Southern Arizona is a very interesting place...and by interesting I mean poor and by poor I mean dangerous. Forget all the National Geographic hazards that await your every turn. Scorpions, Javalinas [HAV-A-LEEN-AS] (blind jawed pigs from hell), Rattlesnakes and various other venom riddled creatures...you also have socio-economic dangers that I was not ready for.

Tucson is divided up into two parts, the north side which is you're various senior citizen communities and meth making trailer parks and your south side which is your Mexican barrios and your meth making trailer parks. So naturally, it only makes sense that there should be rival gangs from each area. From Northern Tucson you have the Nortenos* and from the South you have your Surrenos*. Now, generally, these gangs don't start random acts of violence unless you're carrying large amount of drugs on you. Or you're alone at night, or you look like you're not a professional MMA fighter. But they will start violent acts against each other ANYTIME they see another another rival gang member...so let me tell you where I come into play.

Clear Channel Media + Entertainment Tucson is located at the corner of Poverty Rd and Gang Blvd in a STRIP MALL...next to the WELFARE OFFICE...is this coming together now?? So, every weekday morning...some schmuck from the Nortenos is waitin to get they child support moneys in and some other yahoo from the Surrenos is there waitin for they disabiliteez and BANG..shooting...in my work parking lot...at 9:00AM PST. My goal is to one day star on HBO...not be CNN front page news.

"And on the third day, God created the Remington bolt-action rifle, so that Man could fight the dinosaurs. And the homosexuals. "
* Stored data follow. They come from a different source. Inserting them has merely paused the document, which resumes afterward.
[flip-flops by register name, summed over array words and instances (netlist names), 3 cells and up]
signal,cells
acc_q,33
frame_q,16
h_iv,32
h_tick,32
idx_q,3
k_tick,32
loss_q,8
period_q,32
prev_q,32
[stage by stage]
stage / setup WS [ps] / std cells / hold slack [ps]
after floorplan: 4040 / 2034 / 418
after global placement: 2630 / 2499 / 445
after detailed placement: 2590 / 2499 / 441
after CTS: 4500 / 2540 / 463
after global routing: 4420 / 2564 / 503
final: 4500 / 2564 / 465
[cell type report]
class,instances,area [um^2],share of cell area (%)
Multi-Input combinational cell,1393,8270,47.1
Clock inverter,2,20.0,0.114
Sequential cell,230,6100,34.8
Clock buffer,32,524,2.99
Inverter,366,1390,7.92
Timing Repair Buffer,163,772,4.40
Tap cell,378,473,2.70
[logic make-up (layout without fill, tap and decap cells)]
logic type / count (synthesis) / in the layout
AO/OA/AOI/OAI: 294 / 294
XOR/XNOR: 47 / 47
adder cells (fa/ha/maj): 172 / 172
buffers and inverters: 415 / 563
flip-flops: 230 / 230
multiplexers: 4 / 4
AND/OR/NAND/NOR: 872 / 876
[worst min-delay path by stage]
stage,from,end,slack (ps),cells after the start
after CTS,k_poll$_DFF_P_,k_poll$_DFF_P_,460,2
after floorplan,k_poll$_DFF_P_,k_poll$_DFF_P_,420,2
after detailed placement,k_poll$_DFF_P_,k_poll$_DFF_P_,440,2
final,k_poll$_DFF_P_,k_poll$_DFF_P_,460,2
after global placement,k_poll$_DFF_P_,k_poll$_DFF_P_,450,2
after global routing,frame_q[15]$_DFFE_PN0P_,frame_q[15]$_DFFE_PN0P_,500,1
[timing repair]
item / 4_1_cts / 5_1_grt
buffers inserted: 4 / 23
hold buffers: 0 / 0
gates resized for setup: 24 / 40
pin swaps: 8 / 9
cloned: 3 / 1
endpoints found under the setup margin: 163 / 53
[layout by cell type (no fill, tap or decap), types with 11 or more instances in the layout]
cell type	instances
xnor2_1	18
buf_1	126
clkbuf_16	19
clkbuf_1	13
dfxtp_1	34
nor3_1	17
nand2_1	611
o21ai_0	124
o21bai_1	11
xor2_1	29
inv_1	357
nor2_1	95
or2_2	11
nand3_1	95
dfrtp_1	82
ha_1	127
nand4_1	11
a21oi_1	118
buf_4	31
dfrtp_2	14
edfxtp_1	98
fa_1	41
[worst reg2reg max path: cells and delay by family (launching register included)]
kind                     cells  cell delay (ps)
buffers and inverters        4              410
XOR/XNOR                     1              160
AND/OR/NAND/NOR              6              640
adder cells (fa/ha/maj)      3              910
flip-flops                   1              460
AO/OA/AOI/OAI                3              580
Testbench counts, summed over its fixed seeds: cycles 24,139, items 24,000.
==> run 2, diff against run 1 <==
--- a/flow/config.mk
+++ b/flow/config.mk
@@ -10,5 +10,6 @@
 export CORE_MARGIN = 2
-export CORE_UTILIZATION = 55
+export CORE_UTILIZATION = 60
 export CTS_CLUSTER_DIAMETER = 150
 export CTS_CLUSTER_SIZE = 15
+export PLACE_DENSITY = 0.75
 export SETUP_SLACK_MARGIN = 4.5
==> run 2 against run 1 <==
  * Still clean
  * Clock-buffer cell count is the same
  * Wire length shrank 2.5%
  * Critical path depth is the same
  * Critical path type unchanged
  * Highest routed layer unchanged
*The Surrenos and Nortenos:

Monday, October 8, 2012

Week 1: Introductions

So for those of you that know me, you will know that I am city boy in every sense of the word. I like my cars fast, my people on their toes and my drinks strong. For those of you just meeting me, my name is Sean aka Glitter aka Boston Party Boy aka HOVA (ok, the last one's a lie but I really like it). I just moved from the bright lights and big city of Boston Ma, to the ummm really hot and dry Tucson Az for what many would call my "big break". This is aint some Leah Michelle Glee shit, it's the real deal. I'm now a full fledge radio DJ on...wait for it...Southern Arizona's #1 Hit Music Station...are you excited yet? I'm lactating.

It's a great gig and I would never look a gift Sara Jessica Parker in the mouth so I will say I am very thankful for the opportunity...but let's be honest: what happens when you take a cosmopolitan homo who is used to running around with Glitter on his face and underwear on and stick him 30 miles from Mexico? A hate crime you say? Perhaps. A chance for a new start? Could be. Hilarity all around: Abso-freakin-lutley.

My name is Sean...and I'm a glitterholic. Let's have some fun Arizona huh?